Routine Proof Filling Agent Mechanization of established logical steps.
Error Correction Human Required when agent enters a backtracking loop (stochastic wandering).
High-level Abstraction Human Identifying and extracting standalone lemmas (e.g., Slapped Ideal) to simplify the overall architecture.

5. Overcoming Technical Bottlenecks: Tokens, Logic, and Crashes

Current LLM agents are high-throughput but low-judgment engines. Navigating their limitations requires “constrained autonomy”—intervening at specific failure modes observed during long-range tasks.

  • Context Window Pollution: Unstructured tasks quickly deplete the context window with failed proof attempts.
    • Counter-Strategy: Use the step-by-step recipe to clear the context and focus the agent on a single, isolated sorry at a time.
  • Logic Drift & Over-expansion: Agents may expand terms too aggressively. A common error involves expanding a term like S_A twice when the proof requires only a single expansion to allow for cancellation.
    • Counter-Strategy: Manually intervene using the congr tactic or provide a “one-liner” hint to force the agent back onto a simplified, readable path.
  • Backtracking Fatigue: Agents burn significant tokens by repeatedly failing and retrying the same incorrect tactical branch.
    • Counter-Strategy: When an agent begins to loop, the human must provide a manual tactical intervention or extract a new lemma to reduce the complexity of the current goal.

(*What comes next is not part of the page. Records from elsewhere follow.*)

`src/design/ddo_pkg.sv`:
```
// Shared types, constants and tables for the differential-drive odometry core.
package ddo_pkg;

  localparam int AW    = 72;
  localparam int QW    = 40;
  localparam int MBW   = 36;
  localparam int SH_W  = 6;
  localparam int CW    = 34;
  localparam int IDX_W = 8;

  localparam logic [IDX_W-1:0] REG_AXLE_LENGTH   = 8'd0;
  localparam logic [IDX_W-1:0] REG_START_X       = 8'd1;
  localparam logic [IDX_W-1:0] REG_START_Y       = 8'd2;
  localparam logic [IDX_W-1:0] REG_START_HEADING = 8'd3;

  localparam logic [15:0] AXLE_RESET = 16'd3072;
  localparam logic signed [CW-1:0] CORDIC_GAIN = 34'sd326016437;
  localparam logic signed [AW-1:0] RAD_TO_BAM  = 72'sd683565276;
  localparam logic [SH_W-1:0] SHIFT_HEADING = 6'd32;
  localparam logic [SH_W-1:0] SHIFT_ARC     = 6'd30;

  typedef struct packed {
    logic signed [15:0] left_speed;
    logic signed [15:0] right_speed;
    logic        [15:0] time_step;
  } in_item_t;

  typedef struct packed {
    logic signed [31:0] new_x;
    logic signed [31:0] new_y;
    logic signed [15:0] new_heading;
  } out_item_t;

  typedef enum logic [1:0] {
    OP_MUL = 2'b01,
    OP_DIV = 2'b10
  } op_t;

  typedef struct packed {
    logic                 start;
    op_t                  op;
    logic signed [AW-1:0] a;
    logic signed [AW-1:0] b;
    logic [SH_W-1:0]      shift;
  } md_req_t;

  typedef struct packed {
    logic                 done;
    logic signed [AW-1:0] result;
  } md_resp_t;

  typedef struct packed {
    logic               start;
    logic signed [15:0] angle;
  } cor_req_t;

  typedef struct packed {
    logic                 done;
    logic signed [CW-1:0] cos_v;
    logic signed [CW-1:0] sin_v;
  } cor_resp_t;

  function automatic logic [31:0] atan_at(input logic [4:0] idx);
    logic [31:0] v;
    case (idx)
      5'd0:  v = 32'h20000000;
      5'd1:  v = 32'h12E4051E;
      5'd2:  v = 32'h09FB385B;
      5'd3:  v = 32'h051111D4;
      5'd4:  v = 32'h028B0D43;
      5'd5:  v = 32'h0145D7E1;
      5'd6:  v = 32'h00A2F61E;
      5'd7:  v = 32'h00517C55;
      5'd8:  v = 32'h0028BE53;
      5'd9:  v = 32'h00145F2F;
      5'd10: v = 32'h000A2F98;
      5'd11: v = 32'h000517CC;
      5'd12: v = 32'h00028BE6;
      5'd13: v = 32'h000145F3;
      5'd14: v = 32'h0000A2F9;
      5'd15: v = 32'h0000517C;
      5'd16: v = 32'h000028BE;
      5'd17: v = 32'h0000145F;
      5'd18: v = 32'h00000A2F;
      5'd19: v = 32'h00000517;
      5'd20: v = 32'h0000028B;
      5'd21: v = 32'h00000145;
      5'd22: v = 32'h000000A2;
      5'd23: v = 32'h00000051;
      default: v = 32'h00000000;
    endcase
    return v;
  endfunction

endpackage

```
`src/design/ddo_cordic.sv`:
```
// Iterative rotation-mode CORDIC, one micro-rotation per cycle.
module ddo_cordic #(
  parameter int ITER = 16
) (
  input  logic                clk,
  input  logic                rst,
  input  ddo_pkg::cor_req_t   req,
  output ddo_pkg::cor_resp_t  resp
);

  localparam int IW = $clog2(ITER);

  logic                          busy;
  logic                          done;
  logic                          flip;
  logic [IW-1:0]                 i;
  logic signed [ddo_pkg::CW-1:0] x;
  logic signed [ddo_pkg::CW-1:0] y;
  logic signed [ddo_pkg::CW-1:0] z;
  logic signed [ddo_pkg::CW-1:0] atan_v;
  logic signed [15:0]            ang_f;
  logic                          fold;

  assign fold   = (req.angle > 16'sd16384) || (req.angle < -16'sd16384);
  assign ang_f  = fold ? (req.angle ^ 16'sh8000) : req.angle;
  assign atan_v = ddo_pkg::CW'(ddo_pkg::atan_at(5'(i)));

  always_ff @(posedge clk) begin
    if (rst) begin
      busy <= 1'b0;
      done <= 1'b0;
    end else begin
      done <= 1'b0;
      if (!busy && req.start) begin
        busy <= 1'b1;
        flip <= fold;
        i    <= '0;
        x    <= ddo_pkg::CORDIC_GAIN;
        y    <= '0;
        z    <= {{2{ang_f[15]}}, ang_f, 16'b0};
      end else if (busy) begin
        if (!z[ddo_pkg::CW-1]) begin
          x <= x - (y >>> i);
          y <= y + (x >>> i);
          z <= z - atan_v;
        end else begin
          x <= x + (y >>> i);
          y <= y - (x >>> i);
          z <= z + atan_v;
        end
        i <= i + 1'b1;
        if (i == IW'(ITER - 1)) begin
          busy <= 1'b0;
          done <= 1'b1;
        end
      end
    end
  end

  assign resp.done  = done;
  assign resp.cos_v = flip ? -x : x;
  assign resp.sin_v = flip ? -y : y;

endmodule

```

6. Conclusion: The Future of Formalization via Agent Orchestration

The transition from “AI as a tool” to “AI as an agent” fundamentally redefines the mathematician’s role. Success is no longer measured simply by a finished proof, but by the mathematician’s ability to act as an architect who ensures the formalization is aligned with human reasoning and structured for long-term maintenance. Maintaining this alignment prevents the architect from “turning their brain off,” ensuring they retain the ability to debug and refactor the code as the project evolves.

Best Practices Checklist

  • [ ] Define Step 0: Establish all notation and symbolic shortcuts (e.g., S and F) before the first lemma.
  • [ ] Skeletonize First: Use sorry to map the global proof architecture before committing to local proofs.
  • [ ] Decouple Tiers: Tackle complex abstractions manually while delegating routine mechanization to the agent.
  • [ ] Monitor Expansion: Intervene immediately if the agent produces unreadable, “over-expanded” code blocks.
  • [ ] Ensure 1:1 Parity: Maintain strict alignment between informal proof lines and Lean code blocks to facilitate human-in-the-loop debugging.